Christophe Annedouche (28 June 1803 – 10 June 1866) was a French engraver from Paris. He is known for his natural history illustrations in works such as Georges Cuvier's Le Règne Animal.

Biography 

On March 29, 1832, Annedouche married Marie Louise Sebin. They had three children, Emile Alexandre, Joseph Alfred and Jules André, and lived in Paris. Joseph Alfred was like his father a well-known engraver and artist. When he exhibited at the Royal Museum in 1845, he was living at Rue St-Jacques.

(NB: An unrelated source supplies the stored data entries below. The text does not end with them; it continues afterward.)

**src/rtl/mux_tree_pipe_if.sv**
```systemverilog
// Stream bundle for mux_tree_pipe: wide multi-word request side and single-word result side.
// out_sel exists only when MUX_TREE_PIPE_SEL_ECHO_EN is defined.
interface mux_tree_pipe_if #(
    parameter int NUM_IN = 16,
    parameter int DATA_W = 8
);
    localparam int SEL_W = $clog2(NUM_IN);

    logic [NUM_IN*DATA_W-1:0] in_data;
    logic [SEL_W-1:0]         in_sel;
    logic                     in_valid;
    logic                     in_ready;
    logic [DATA_W-1:0]        out_data;
    logic                     out_valid;
    logic                     out_ready;

`ifdef MUX_TREE_PIPE_SEL_ECHO_EN
    logic [SEL_W-1:0]         out_sel;

    modport master (
        output in_data, in_sel, in_valid, out_ready,
        input  in_ready, out_data, out_valid, out_sel
    );
    modport slave (
        input  in_data, in_sel, in_valid, out_ready,
        output in_ready, out_data, out_valid, out_sel
    );
`else
    modport master (
        output in_data, in_sel, in_valid, out_ready,
        input  in_ready, out_data, out_valid
    );
    modport slave (
        input  in_data, in_sel, in_valid, out_ready,
        output in_ready, out_data, out_valid
    );
`endif
endinterface

```
**src/rtl/mux_tree_pipe.sv**
```systemverilog
// Pipelined NUM_IN:1 word mux as a radix-4 tree, one register stage per 2 select bits, valid/ready both sides.
// Define MUX_TREE_PIPE_SEL_ECHO_EN to carry the full select through the pipe and expose it as out_sel.
module mux_tree_pipe #(
    parameter int NUM_IN = 16,
    parameter int DATA_W = 8
) (
    input  logic           clk,
    input  logic           rst_n,
    mux_tree_pipe_if.slave bus
);
    localparam int SEL_W  = $clog2(NUM_IN);
    localparam int NUM_ST = (SEL_W + 1) / 2;

    // rdy[j] is stage j's ability to load; an empty stage always loads, collapsing bubbles.
    logic [NUM_ST:0] rdy;

    assign rdy[NUM_ST]  = bus.out_ready;
    assign bus.in_ready = rdy[0];

    for (genvar j = 0; j < NUM_ST; j++) begin : g_stage
        localparam int IN_BITS   = SEL_W - 2*j;
        localparam int USE_BITS  = (IN_BITS >= 2) ? 2 : 1;
        localparam int OUT_BITS  = IN_BITS - USE_BITS;
        localparam int IN_WORDS  = NUM_IN >> (2*j);
        localparam int OUT_WORDS = IN_WORDS >> USE_BITS;

        logic [IN_WORDS*DATA_W-1:0]  data_in;
        logic [IN_BITS-1:0]          sel_in;
        logic                        valid_in;
        logic [OUT_WORDS*DATA_W-1:0] mux_d;
        logic [OUT_WORDS*DATA_W-1:0] data_q;
        logic                        v_q;

        assign rdy[j] = !v_q || rdy[j+1];

        if (j == 0) begin : g_src
            assign data_in  = bus.in_data;
            assign valid_in = bus.in_valid && rdy[0];
        end else begin : g_src
            assign data_in  = g_stage[j-1].data_q;
            assign valid_in = g_stage[j-1].v_q;
        end

`ifdef MUX_TREE_PIPE_SEL_ECHO_EN
        logic [SEL_W-1:0] echo_in;
        logic [SEL_W-1:0] echo_q;

        if (j == 0) begin : g_echo_src
            assign echo_in = bus.in_sel;
        end else begin : g_echo_src
            assign echo_in = g_stage[j-1].echo_q;
        end

        // Selection is taken straight from the carried full select.
        assign sel_in = echo_in[SEL_W-1:2*j];

        always_ff @(posedge clk or negedge rst_n) begin
            if (!rst_n) begin
                echo_q <= '0;
            end else if (rdy[j]) begin
                echo_q <= echo_in;
            end
        end
`else
        if (j == 0) begin : g_sel_src
            assign sel_in = bus.in_sel;
        end else begin : g_sel_src
            assign sel_in = g_stage[j-1].g_sel.sel_q;
        end

        // Only the select bits later stages still need are registered.
        if (OUT_BITS > 0) begin : g_sel
            logic [OUT_BITS-1:0] sel_q;

            always_ff @(posedge clk or negedge rst_n) begin
                if (!rst_n) begin
                    sel_q <= '0;
                end else if (rdy[j]) begin
                    sel_q <= sel_in[IN_BITS-1:USE_BITS];
                end
            end
        end
`endif

        always_comb begin
            mux_d = '0;
            for (int unsigned w = 0; w < OUT_WORDS; w++) begin
                mux_d[w*DATA_W +: DATA_W] =
                    data_in[((w << USE_BITS) + 32'(sel_in[USE_BITS-1:0])) * DATA_W +: DATA_W];
            end
        end

        always_ff @(posedge clk or negedge rst_n) begin
            if (!rst_n) begin
                data_q <= '0;
                v_q    <= 1'b0;
            end else if (rdy[j]) begin
                data_q <= mux_d;
                v_q    <= valid_in;
            end
        end

        if (j == NUM_ST - 1) begin : g_out
            assign bus.out_data  = data_q;
            assign bus.out_valid = v_q;
`ifdef MUX_TREE_PIPE_SEL_ECHO_EN
            assign bus.out_sel   = echo_q;
`endif
        end
    end
endmodule
```
**src/flat_wrapper.sv**
```systemverilog
// flat-port wrapper written by rule: the top's interface ports become plain ports
module mux_tree_pipe_flat 
#(
    parameter int NUM_IN = 16,
    parameter int DATA_W = 8
)
  (clk, rst_n, bus_in_data, bus_in_sel, bus_in_valid, bus_out_ready, bus_in_ready, bus_out_data, bus_out_valid);
  mux_tree_pipe_if #(.NUM_IN(NUM_IN), .DATA_W(DATA_W)) bus_i ();
  input  logic clk;
  input  logic rst_n;
  input wire logic [$bits(bus_i.in_data)-1:0] bus_in_data;
  input wire logic [$bits(bus_i.in_sel)-1:0] bus_in_sel;
  input wire logic [$bits(bus_i.in_valid)-1:0] bus_in_valid;
  input wire logic [$bits(bus_i.out_ready)-1:0] bus_out_ready;
  output wire logic [$bits(bus_i.in_ready)-1:0] bus_in_ready;
  output wire logic [$bits(bus_i.out_data)-1:0] bus_out_data;
  output wire logic [$bits(bus_i.out_valid)-1:0] bus_out_valid;
  assign bus_i.in_data = bus_in_data;
  assign bus_i.in_sel = bus_in_sel;
  assign bus_i.in_valid = bus_in_valid;
  assign bus_i.out_ready = bus_out_ready;
  assign bus_in_ready = bus_i.in_ready;
  assign bus_out_data = bus_i.out_data;
  assign bus_out_valid = bus_i.out_valid;
  mux_tree_pipe #(.NUM_IN(NUM_IN), .DATA_W(DATA_W)) u_core (.clk(clk), .rst_n(rst_n), .bus(bus_i));
endmodule
```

He engraved some plates on behalf of Jean-Gabriel Prêtre for the 1821 Faune française, ou Histoire naturelle, générale et particulière des animaux qui se trouvent en France, and some for later editions of Georges Cuvier's Le Règne Animal. In Exploration scientifique de l'Algérie pendant les années 1840, 1841, 1842 he engraved plates including one of an Arabian bustard, painted by A.J.B. Vaillant.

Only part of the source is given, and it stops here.